When I started this journey, my thinking about the band was very different than what it is today. I have had to work hard to lose this weight and would never have been able to without the band taking away the physical hunger. The head hunger was what I have had to deal with. I still love food and that was one thing that I had to work through. I don't need much food for my body and I don't need food for my head either. It has taken me awhile to learn that lesson, but it is one that I have figured out for the most part.
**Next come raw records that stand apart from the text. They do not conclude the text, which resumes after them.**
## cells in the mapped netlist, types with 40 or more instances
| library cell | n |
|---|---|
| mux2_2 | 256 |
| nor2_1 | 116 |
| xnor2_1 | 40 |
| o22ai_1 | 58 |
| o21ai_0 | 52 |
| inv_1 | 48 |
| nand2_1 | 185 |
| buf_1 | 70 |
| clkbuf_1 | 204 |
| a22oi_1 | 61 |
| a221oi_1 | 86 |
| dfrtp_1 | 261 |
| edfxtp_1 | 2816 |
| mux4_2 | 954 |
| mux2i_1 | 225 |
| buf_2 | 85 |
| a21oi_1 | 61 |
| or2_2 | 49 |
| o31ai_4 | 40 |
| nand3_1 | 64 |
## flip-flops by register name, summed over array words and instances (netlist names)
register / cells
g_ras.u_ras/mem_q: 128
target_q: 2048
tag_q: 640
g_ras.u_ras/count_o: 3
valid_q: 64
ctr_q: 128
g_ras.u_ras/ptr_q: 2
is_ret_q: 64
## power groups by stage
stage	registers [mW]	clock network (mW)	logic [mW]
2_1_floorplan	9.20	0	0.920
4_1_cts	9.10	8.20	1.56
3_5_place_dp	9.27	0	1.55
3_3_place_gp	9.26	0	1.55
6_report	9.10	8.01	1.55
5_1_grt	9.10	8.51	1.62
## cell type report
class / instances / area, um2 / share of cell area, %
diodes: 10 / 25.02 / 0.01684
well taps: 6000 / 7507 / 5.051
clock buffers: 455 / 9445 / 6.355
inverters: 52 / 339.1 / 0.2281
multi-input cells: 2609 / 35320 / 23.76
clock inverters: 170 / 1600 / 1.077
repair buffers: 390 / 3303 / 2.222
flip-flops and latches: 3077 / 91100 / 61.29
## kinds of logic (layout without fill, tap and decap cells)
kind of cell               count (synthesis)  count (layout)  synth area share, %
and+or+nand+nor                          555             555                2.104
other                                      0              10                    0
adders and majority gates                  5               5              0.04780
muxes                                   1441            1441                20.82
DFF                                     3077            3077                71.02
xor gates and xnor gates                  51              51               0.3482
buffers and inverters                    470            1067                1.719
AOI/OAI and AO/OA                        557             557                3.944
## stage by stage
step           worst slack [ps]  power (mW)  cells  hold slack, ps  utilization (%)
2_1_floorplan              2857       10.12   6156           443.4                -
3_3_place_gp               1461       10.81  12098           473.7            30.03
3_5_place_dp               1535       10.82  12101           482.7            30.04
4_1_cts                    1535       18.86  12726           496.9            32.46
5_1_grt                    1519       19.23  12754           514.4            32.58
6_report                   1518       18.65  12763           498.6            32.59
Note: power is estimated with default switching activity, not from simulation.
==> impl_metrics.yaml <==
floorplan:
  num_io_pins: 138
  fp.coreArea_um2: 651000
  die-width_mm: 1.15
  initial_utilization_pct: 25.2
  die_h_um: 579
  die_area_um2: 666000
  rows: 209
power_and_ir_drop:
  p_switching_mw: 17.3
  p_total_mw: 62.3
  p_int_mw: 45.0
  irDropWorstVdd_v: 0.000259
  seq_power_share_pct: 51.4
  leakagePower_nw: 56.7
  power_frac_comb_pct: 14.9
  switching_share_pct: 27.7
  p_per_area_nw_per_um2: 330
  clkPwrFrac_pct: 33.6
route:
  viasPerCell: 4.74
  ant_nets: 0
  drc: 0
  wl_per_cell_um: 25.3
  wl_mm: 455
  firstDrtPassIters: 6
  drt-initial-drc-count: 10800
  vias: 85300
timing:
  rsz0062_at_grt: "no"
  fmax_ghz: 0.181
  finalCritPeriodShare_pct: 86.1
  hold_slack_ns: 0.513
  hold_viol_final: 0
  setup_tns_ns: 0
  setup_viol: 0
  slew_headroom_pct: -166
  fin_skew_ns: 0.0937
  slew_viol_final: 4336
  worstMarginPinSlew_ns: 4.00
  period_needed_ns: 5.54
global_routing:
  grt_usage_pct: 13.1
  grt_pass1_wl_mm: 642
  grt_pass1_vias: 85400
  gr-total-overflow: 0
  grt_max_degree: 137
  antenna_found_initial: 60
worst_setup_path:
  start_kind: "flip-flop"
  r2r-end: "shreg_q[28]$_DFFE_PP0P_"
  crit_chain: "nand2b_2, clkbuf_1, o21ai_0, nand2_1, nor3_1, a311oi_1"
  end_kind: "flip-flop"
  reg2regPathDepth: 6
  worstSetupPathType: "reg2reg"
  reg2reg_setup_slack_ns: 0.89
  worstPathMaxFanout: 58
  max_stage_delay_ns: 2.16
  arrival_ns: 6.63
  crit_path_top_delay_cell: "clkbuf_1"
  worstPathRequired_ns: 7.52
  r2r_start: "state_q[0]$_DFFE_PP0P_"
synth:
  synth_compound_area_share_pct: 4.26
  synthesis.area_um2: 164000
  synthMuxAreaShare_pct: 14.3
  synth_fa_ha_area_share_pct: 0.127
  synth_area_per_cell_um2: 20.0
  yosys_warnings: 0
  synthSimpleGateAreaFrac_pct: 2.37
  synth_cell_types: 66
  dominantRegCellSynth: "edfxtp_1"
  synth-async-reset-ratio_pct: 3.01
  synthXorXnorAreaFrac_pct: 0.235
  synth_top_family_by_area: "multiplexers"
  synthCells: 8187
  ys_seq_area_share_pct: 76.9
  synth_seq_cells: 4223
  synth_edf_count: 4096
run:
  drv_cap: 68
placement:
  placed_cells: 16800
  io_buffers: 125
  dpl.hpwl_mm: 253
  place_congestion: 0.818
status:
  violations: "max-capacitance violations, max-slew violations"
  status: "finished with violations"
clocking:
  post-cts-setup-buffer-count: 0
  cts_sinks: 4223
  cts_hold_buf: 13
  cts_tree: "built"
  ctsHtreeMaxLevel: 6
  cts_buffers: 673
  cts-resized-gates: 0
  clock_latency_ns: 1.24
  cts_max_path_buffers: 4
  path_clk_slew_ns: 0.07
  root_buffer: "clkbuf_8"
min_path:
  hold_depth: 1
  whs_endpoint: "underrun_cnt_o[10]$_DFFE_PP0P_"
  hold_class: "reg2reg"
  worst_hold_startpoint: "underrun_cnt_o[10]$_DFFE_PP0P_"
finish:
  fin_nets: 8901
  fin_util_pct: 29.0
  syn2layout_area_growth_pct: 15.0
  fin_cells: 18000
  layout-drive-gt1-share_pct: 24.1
**config.mk**
```make
export PLATFORM = sky130hd
export DESIGN_NAME = prga_fifo_rr_drain_flat
export DESIGN_NICKNAME = d
export VERILOG_FILES = /design/src/rtl/prga_fifo_rr_drain_if.sv /design/src/rtl/prga_fifo_rr_drain.sv /design/src/flat_wrapper.sv
export SDC_FILE = /design/constraint.sdc
export NUM_CORES = 1
export LEC_CHECK = 0
export ABC_AREA = 0
export CAP_MARGIN = 20
export CORE_MARGIN = 4
export CORE_UTILIZATION = 37
export CTS_CLUSTER_DIAMETER = 100
export DETAILED_ROUTE_END_ITERATION = 6
export PLACE_DENSITY = 0.84
export REMOVE_ABC_BUFFERS = 1
export SETUP_SLACK_MARGIN = 0.1
export SLEW_MARGIN = 20
export SYNTH_ARGS = -nofsm -noshare
export SYNTH_HDL_FRONTEND = slang
export SYNTH_SLANG_ARGS = --single-unit
```
**constraint.sdc**
```tcl
create_clock -name clk -period 3.85 [get_ports clk]
set_input_delay 1.155 -clock clk [delete_from_list [all_inputs] [get_ports clk]]
set_output_delay 1.155 -clock clk [all_outputs]
set_load 0.01 [all_outputs]
```
**src/rtl/prga_fifo_rr_drain_if.sv**
```systemverilog
// prga_fifo_rr_drain_if: upstream lookahead FIFOs, downstream FIFO write port and grant status
interface prga_fifo_rr_drain_if #(
   parameter int NUM_SRC    = 4,
   parameter int DATA_WIDTH = 8,
   parameter int ID_WIDTH   = ($clog2(NUM_SRC) > 1) ? $clog2(NUM_SRC) : 1
);
   logic [NUM_SRC-1:0]            src_en;
   logic [NUM_SRC-1:0]            src_empty;
   logic [NUM_SRC-1:0]            src_rd;
   logic [NUM_SRC*DATA_WIDTH-1:0] src_dout;
   logic                          dst_full;
   logic                          dst_wr;
   logic [DATA_WIDTH-1:0]         dst_din;
   logic                          grant_valid;
   logic [ID_WIDTH-1:0]           grant_id;

   modport slave (
      input  src_en, src_empty, src_dout, dst_full,
      output src_rd, dst_wr, dst_din, grant_valid, grant_id
   );

   modport master (
      output src_en, src_empty, src_dout, dst_full,
      input  src_rd, dst_wr, dst_din, grant_valid, grant_id
   );
endinterface

```
**src/rtl/prga_fifo_rr_drain.sv**
```systemverilog
// prga_fifo_rr_drain: round-robin drain of several lookahead FIFOs into one FIFO, bursts of up to BURST_LEN words
module prga_fifo_rr_drain #(
   parameter int NUM_SRC    = 4,
   parameter int DATA_WIDTH = 8,
   parameter int BURST_LEN  = 4,
   localparam int ID_WIDTH  = ($clog2(NUM_SRC) > 1) ? $clog2(NUM_SRC) : 1
) (
   input logic clk,
   input logic rst,
   prga_fifo_rr_drain_if.slave bus
);
   localparam int CNT_WIDTH = (BURST_LEN > 1) ? $clog2(BURST_LEN) : 1;

   typedef enum logic {IDLE, GRANT} state_t;

   state_t               state;
   logic [ID_WIDTH-1:0]  rr_ptr;
   logic [ID_WIDTH-1:0]  grant_id;
   logic [ID_WIDTH-1:0]  pick;
   logic [CNT_WIDTH-1:0] burst_cnt;
   logic                 grant_valid;
   logic [NUM_SRC-1:0]   req;
   logic                 g_ok;
   logic                 xfer;
   logic                 last;

   // explicit modulo so a non-power-of-two NUM_SRC wraps correctly
   function automatic logic [ID_WIDTH-1:0] wrap(input int v);
      return ID_WIDTH'(v >= NUM_SRC ? v - NUM_SRC : v);
   endfunction

   // eligibility, rotating priority pick and the combinational transfer strobe
   always_comb begin
      req = bus.src_en & ~bus.src_empty;
      pick = rr_ptr;
      for (int k = NUM_SRC - 1; k >= 0; k--)
         if (req[wrap(int'(rr_ptr) + k)]) pick = wrap(int'(rr_ptr) + k);
      g_ok = state == GRANT && req[grant_id] && !rst;
      xfer = g_ok && !bus.dst_full;
      last = burst_cnt == CNT_WIDTH'(BURST_LEN - 1);
   end

   assign bus.src_rd      = xfer ? (NUM_SRC'(1) << grant_id) : '0;
   assign bus.dst_wr      = xfer;
   assign bus.dst_din     = bus.src_dout[grant_id*DATA_WIDTH +: DATA_WIDTH];
   assign bus.grant_valid = grant_valid;
   assign bus.grant_id    = grant_id;

   // grant FSM: hold for a burst, drop on burst end or a dried-up/disabled source, stall on full
   always_ff @(posedge clk)
      if (rst) begin
         state       <= IDLE;
         rr_ptr      <= '0;
         grant_id    <= '0;
         grant_valid <= 1'b0;
         burst_cnt   <= '0;
      end else if (state == IDLE) begin
         if (|req) begin
            state       <= GRANT;
            grant_id    <= pick;
            grant_valid <= 1'b1;
            burst_cnt   <= '0;
         end
      end else if (xfer && !last) begin
         burst_cnt <= burst_cnt + 1'b1;
      end else if (xfer || !g_ok) begin
         state       <= IDLE;
         grant_valid <= 1'b0;
         burst_cnt   <= '0;
         rr_ptr      <= wrap(int'(grant_id) + 1);
      end
endmodule

```
**src/flat_wrapper.sv**
```systemverilog
// flat-port wrapper written by rule: the top's interface ports become plain ports
module prga_fifo_rr_drain_flat 
#(
   parameter int NUM_SRC    = 4,
   parameter int DATA_WIDTH = 8,
   parameter int BURST_LEN  = 4,
   localparam int ID_WIDTH  = ($clog2(NUM_SRC) > 1) ? $clog2(NUM_SRC) : 1
)
  (clk, rst, bus_src_en, bus_src_empty, bus_src_dout, bus_dst_full, bus_src_rd, bus_dst_wr, bus_dst_din, bus_grant_valid, bus_grant_id);
  prga_fifo_rr_drain_if #(.NUM_SRC(NUM_SRC), .DATA_WIDTH(DATA_WIDTH), .ID_WIDTH(2)) bus_i ();
  input logic clk;
  input logic rst;
  input wire logic [$bits(bus_i.src_en)-1:0] bus_src_en;
  input wire logic [$bits(bus_i.src_empty)-1:0] bus_src_empty;
  input wire logic [$bits(bus_i.src_dout)-1:0] bus_src_dout;
  input wire logic [$bits(bus_i.dst_full)-1:0] bus_dst_full;
  output wire logic [$bits(bus_i.src_rd)-1:0] bus_src_rd;
  output wire logic [$bits(bus_i.dst_wr)-1:0] bus_dst_wr;
  output wire logic [$bits(bus_i.dst_din)-1:0] bus_dst_din;
  output wire logic [$bits(bus_i.grant_valid)-1:0] bus_grant_valid;
  output wire logic [$bits(bus_i.grant_id)-1:0] bus_grant_id;
  assign bus_i.src_en = bus_src_en;
  assign bus_i.src_empty = bus_src_empty;
  assign bus_i.src_dout = bus_src_dout;
  assign bus_i.dst_full = bus_dst_full;
  assign bus_src_rd = bus_i.src_rd;
  assign bus_dst_wr = bus_i.dst_wr;
  assign bus_dst_din = bus_i.dst_din;
  assign bus_grant_valid = bus_i.grant_valid;
  assign bus_grant_id = bus_i.grant_id;
  prga_fifo_rr_drain #(.NUM_SRC(NUM_SRC), .DATA_WIDTH(DATA_WIDTH), .BURST_LEN(BURST_LEN)) u_core (.clk(clk), .rst(rst), .bus(bus_i));
endmodule
```
Word level (Yosys, flattened, before mapping)
Cells that the tools add are included.

word-level totals
  logic and storage cells = 82
  bits in registers = 8
  output and inout port bits = 16

cells by class
  eq/ne operators = 4
  bitwise logic cells = 4
  shift operators = 2
  magnitude comparators = 10
  muxes and demuxes = 32
  reduce and logical (&&, ||, !) cells = 15
  $add $sub $neg = 10

operators with widths
  kind                                                               number
  variable part select 32 x 6 -> 8 bit                               1
  two-way mux 2 bit                                                  13
  < comparator 2 x 3 -> 1 bit, second input constant                 5
  two-way mux 1 bit                                                  13
  greater-or-equal comparator 3 bit, second input constant           4
  binary-select mux 1 bit (select 2 bit)                             5
  subtractor 2 x 1 -> 2 bit, second input constant                   5
  adder 2 x 1 -> 3 bit, second input constant                        2
  adder 2 x 2 -> 3 bit, second input constant                        2
  AND reduction 3 bit                                                2
  AND 4 bit                                                          1
  logical AND 1 bit                                                  4
  zero test 1 bit                                                    4
  two-way mux 4 bit                                                  1
  inequality test 2 bit, second input constant                       2
  inverter 4 bit                                                     1
  AND reduction 2 bit                                                2
  OR reduction 4 bit                                                 1
  left shift 1 x 2 -> 4 bit, first input constant                    1
  greater-or-equal comparator 2 x 3 -> 1 bit, second input constant  1
  inequality test 3 bit, second input constant                       1
  adder 2 x 1 -> 2 bit, second input constant                        1
  == test 2 bit, second input constant                               1
  inverter 1 bit                                                     2
  other kinds (2)                                                    2

Depth between registers and ports, before layout
  depth after elaboration = 11
  depth in mapped cells = 5
  mapped depth without buffers = 5

Least setup slack after synthesis
OpenSTA, ideal clock, no wires.

  path type = input to output
  start point = input port bus_src_empty[0]
  end point = output port bus_src_rd[0]
  cell stages on the path = 5
  path slack = 0.623 ns
  arrival time = 2.072 ns
  required time = 2.695 ns
  path buffers = 0
  cell sequence = nand2b_1 > o211ai_2 > nand4_1 > nor2_2 > and2_1

between the ends
  word-level cells in the longest chain between the ends = 8

RTL lines
  element                                  line                      source
  start: declaration                       flat_wrapper.sv:14        input wire logic [$bits(bus_i.src_empty)-1:0] bus_src_empty;
  inverter 4 bit                           prga_fifo_rr_drain.sv:34  req = bus.src_en & ~bus.src_empty;
  AND 4 bit                                prga_fifo_rr_drain.sv:34
  binary-select mux 1 bit (select 2 bit)   prga_fifo_rr_drain.sv:38  g_ok = state == GRANT && req[grant_id] && !rst;
  two-way mux 1 bit (not written as such)  prga_fifo_rr_drain.sv:38
  logical AND 1 bit (2 in series)          prga_fifo_rr_drain.sv:38
  logical AND 1 bit                        prga_fifo_rr_drain.sv:39  xfer = g_ok && !bus.dst_full;
  via bus_dst_wr                           flat_wrapper.sv:18        output wire logic [$bits(bus_i.dst_wr)-1:0] bus_dst_wr;
  two-way mux 4 bit                        prga_fifo_rr_drain.sv:43  assign bus.src_rd = xfer ? (NUM_SRC'(1) << grant_id) : '0;
  end: declaration                         flat_wrapper.sv:17        output wire logic [$bits(bus_i.src_rd)-1:0] bus_src_rd;

The timed path passes the listed nets, and every way through them passes these cells. The select of a mux whose other input is x is not followed.

Worst setup path after layout
  start point = input port bus_src_dout[11]
  end point = output port bus_dst_din[3]

between the ends
  word-level cells in the longest chain between the ends = 1

RTL lines
  element                               line                      source
  start: declaration                    flat_wrapper.sv:15        input wire logic [$bits(bus_i.src_dout)-1:0] bus_src_dout;
  variable part select 32 x 6 -> 8 bit  prga_fifo_rr_drain.sv:45  assign bus.dst_din = bus.src_dout[grant_id*DATA_WIDTH +: DATA_WIDTH];
  end: declaration                      flat_wrapper.sv:19        output wire logic [$bits(bus_i.dst_din)-1:0] bus_dst_din;

No other way between the ends.

==> results.cfg <==
[worst_setup_path]
critPathLaunchType = input port
path_cells = clkdlybuf4s50_1 -> mux4_1 -> clkdlybuf4s50_1
cp_common_cell = clkdlybuf4s50_1
cp.arrival_ns = 2.56
cp_data_required_time_ns = 2.69
cp_num_buf_inv = 2
ff2ff_path_depth = 18
slowest_stage = mux4_1
cp-startpoint = bus_src_dout[11]
r2r_end = u_core.burst_cnt[0]$_SDFFE_PP0P_
cp_max_fo = 1
critical_path_class = input port to output port
reg2reg_slack_ns = 0.78
crit_family = buffers and inverters
r2r_start = u_core.bus.grant_id[0]$_SDFFE_PP0P_
worstSetupEndpointType = output port
cp_num_cells = 3
cp_slowest_stage_delay_ns = 0.50
crit_end = bus_dst_din[3]

[cells_and_area]
antenna_cells = 0
nets = 210
area_growth_pct = 98.1
drive_gt1_frac = 0.275
instances_no_fill = 187
layout.core_utilization = 0.808

[synth]
yosysWarnings = 0
ys.flop_type = dfxtp_1
synth_top_area_share = 0.250
ys_top_cells_by_count = dfxtp_1 (8), mux4_1 (8), a21oi_1 (5), ha_1 (5), nand2_1 (5)
yosys.area.top_type = mux4_1
async_reset_ff_frac = 0
netlist_top_cells_area = mux4_1 (25%), dfxtp_1 (19%), ha_1 (7.4%)
netlist_instances = 76
synth_edf_count = 0
synth_area_um2 = 841
syn_area_per_cell_um2 = 11.1
netlist-cell-type-count = 35
ys_seq_area_frac = 0.190
ys_ff_latch = 8

[clock_network]
cts_buffers = 3
cts_num_sinks = 8
clk_path_buf_depth = 2
clockRootBuffer = clkbuf_4
htreeDepth = 1
cts_tree = built
clk-insertion-delay-late_ns = 0.24
clkTransAtPathRegs_ns = 0.05

[sta]
worst_pin_slew_ns = 0.520
max_freq_ghz = 0.269
setup_tns_ns = 0
period_needed_ns = 3.72
finalCritPeriodShare = 0.966
holdWs_ns = 0.487
drv_slew = 0
rsz0062_at_grt = false
fin_worst_skew_ns = 0.00107
relSlewSlack = 0.653
finalHoldViolCount = 0
setup_ws_ns = 0.132
finalSetupViolations = 0

[floorplanning]
die_width_um = 55.7
ios = 59
fp.dieH_um = 55.7
core_area_mm2 = 0.00206
rows = 16
initial_utilization = 0.408
dieArea_mm2 = 0.00310

[drt]
first_pass_iters = 4
routed_wl_um = 2890
via_per_inst = 5.03
first_iter_violations = 20
drc = 0
ant_nets = 0
wl_per_cell_um = 15.5
detailroute.via_count = 941

[global_routing]
grt_usage = 0.193
first_global_vias = 1032
grt_overflow_total = 0
grt_most_used_layer = met2
gr-usage-met3 = 0.0487
grt_max_degree = 12
grt_pass1_wl_um = 4740
grt_antenna_before_repair = 0
use_met2 = 0.372
met1_usage = 0.194

[hold_path]
hold_path_class = register to register

[pwr]
powerDensity_mw_per_mm2 = 199
vdd_drop_max_mv = 0.357
power.leakage_nw = 0.699

[placement]
dp_slack_ns = -0.298
place_inst = 168
io_buffers = 58
place_hpwl_um = 2270
gp_congestion = 0.845

[run]
drv_cap = 0

[run_status]
status = completed
## final cells by class
| cell class | count | area, um^2 |
|---|---|---|
| inverter | 4 | 15.0 |
| timing repair buffer | 84 | 759 |
| multi-input combinational | 61 | 674 |
| clock buffer | 3 | 22.5 |
| sequential | 8 | 160 |
| tap | 27 | 33.8 |
| fill | 145 | 397 |
## metrics by stage
step                area (um^2)  power, mW
floorplan                   820      0.166
global placement           1510      0.259
detailed placement         1510      0.263
CTS                        1670      0.333
global route               1670      0.354
finish                     1670      0.331
## worst min-delay path, stage by stage (launching register included)
cell and delay (ns):
dfxtp_1 0.31, nand2b_1 0.07, a21oi_1 0.06
## sequential cells by signal, summed over array words and instances (netlist names)
register and count:
u_core.state 1, u_core.bus.grant_valid 1, u_core.bus.grant_id 2, u_core.rr_ptr 2
u_core.burst_cnt 2
## worst min path at each step
stage	start	to	slack [ns]	cells past startpoint
after detailed placement	u_core.bus.grant_valid$_SDFFE_PP0P_	u_core.bus.grant_valid$_SDFFE_PP0P_	0.47	2
after CTS	u_core.bus.grant_valid$_SDFFE_PP0P_	u_core.bus.grant_valid$_SDFFE_PP0P_	0.47	2
final	u_core.bus.grant_valid$_SDFFE_PP0P_	u_core.bus.grant_valid$_SDFFE_PP0P_	0.49	2
after global placement	u_core.bus.grant_valid$_SDFFE_PP0P_	u_core.bus.grant_valid$_SDFFE_PP0P_	0.46	2
after global routing	u_core.burst_cnt[0]$_SDFFE_PP0P_	u_core.burst_cnt[0]$_SDFFE_PP0P_	0.53	2
after floorplan	u_core.burst_cnt[0]$_SDFFE_PP0P_	u_core.burst_cnt[0]$_SDFFE_PP0P_	0.45	2
## report_power, final
part / leakage (nW) / switching, mW / internal (mW)
logic: 0.620 / 0.0588 / 0.112
registers: 0.0656 / 0.0125 / 0.0897
clock network: 0.0138 / 0.0232 / 0.0353
## routing by layer
layer	vias up	share of wire
li1	471	-
met1	439	0.36
met2	27	0.58
met3	4	0.037
met4	0	0.018
met5	-	0
## cell families (layout without fill, tap and decap cells)
group | after synthesis | in the layout | synth area share
buffers and inverters | 7 | 91 | 0.0431
muxes | 10 | 10 | 0.275
and+or+nand+nor | 29 | 29 | 0.254
AOI/OAI and AO/OA | 17 | 17 | 0.162
adders and majority gates | 5 | 5 | 0.0744
DFF | 8 | 8 | 0.190
## cells in the final DEF, fill, tap and decap left out, drive strengths merged
master / count
nand4: 2
nand2: 5
clkdlybuf4s15: 2
nor2: 4
a2111oi: 1
a41oi: 1
mux2: 1
inv: 4
ha: 5
buf: 27
a31oi: 1
dfxtp: 8
mux4: 8
nand3b: 2
dlygate4sd2: 11
a21o: 1
or3: 1
nand2b: 6
a21oi: 5
dlymetal6s2s: 1
o211ai: 1
nor3: 1
o21ai: 3
and4b: 1
a211oi: 1
nand3: 1
clkdlybuf4s50: 43
clkbuf: 3
nor3b: 2
and2: 4
mux2i: 1
a311oi: 1
o31ai: 1
a211o: 1
## what timing repair did
action                     in CTS  in global routing
gates resized for setup        20                  6
pin swaps                       5                  2
setup buffers                  18                  1
hold buffers                    0                  0
setup endpoints to repair       5                  8
(Power assumes the default switching activity.)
During one of my visits with Dr. Rohrscheib I talked to him about eating three meals a day and thinking that was a lot more food than I needed. He gave me the best advice ever- if I am not hungry, don't eat. It was that simple. I don't have to eat three meals a day if I don't want to. My body will tell me when I need food and it also tells me when I am thirsty; sometimes I have to listen carefully to what my body is telling me.
I have now lost 80 pounds and feel great. The weight comes off more slowly now even though I work out more and move more, but that is okay. I didn't get fat overnight and I won't get thin over night. I will keep plugging along no matter how long it takes. I love how I feel and that is what makes me keep on wanting to continue this journey.
Of course, there are days when I wish that I could eat a big ole' steak or a homemade roll, but those are really few and far between. The foods that I can't have are not really a focus, it is more about getting the best fuel in my body. I can tell energy wise when I have not made the best food choices, and I have to rethink what I will eat next. Everyone has off days, but there are less of those now.
I think part of my motivation is also the fact that many people know about my journey. I have done two radio commercials and now a television commercial and people are very aware of my journey. I want them to say "Wow" she is doing great, not "Poor Deena" still couldn't do it.
I am so appreciative still of winning this contest, that I will NOT GO BACK to where I was. The Illinois Bariatric Center believed in me and I won't let them down.
Talk to you all soon. We are in the midst of a blizzard and the lights keep flickering. Stay safe and I promise I will be back on again soon.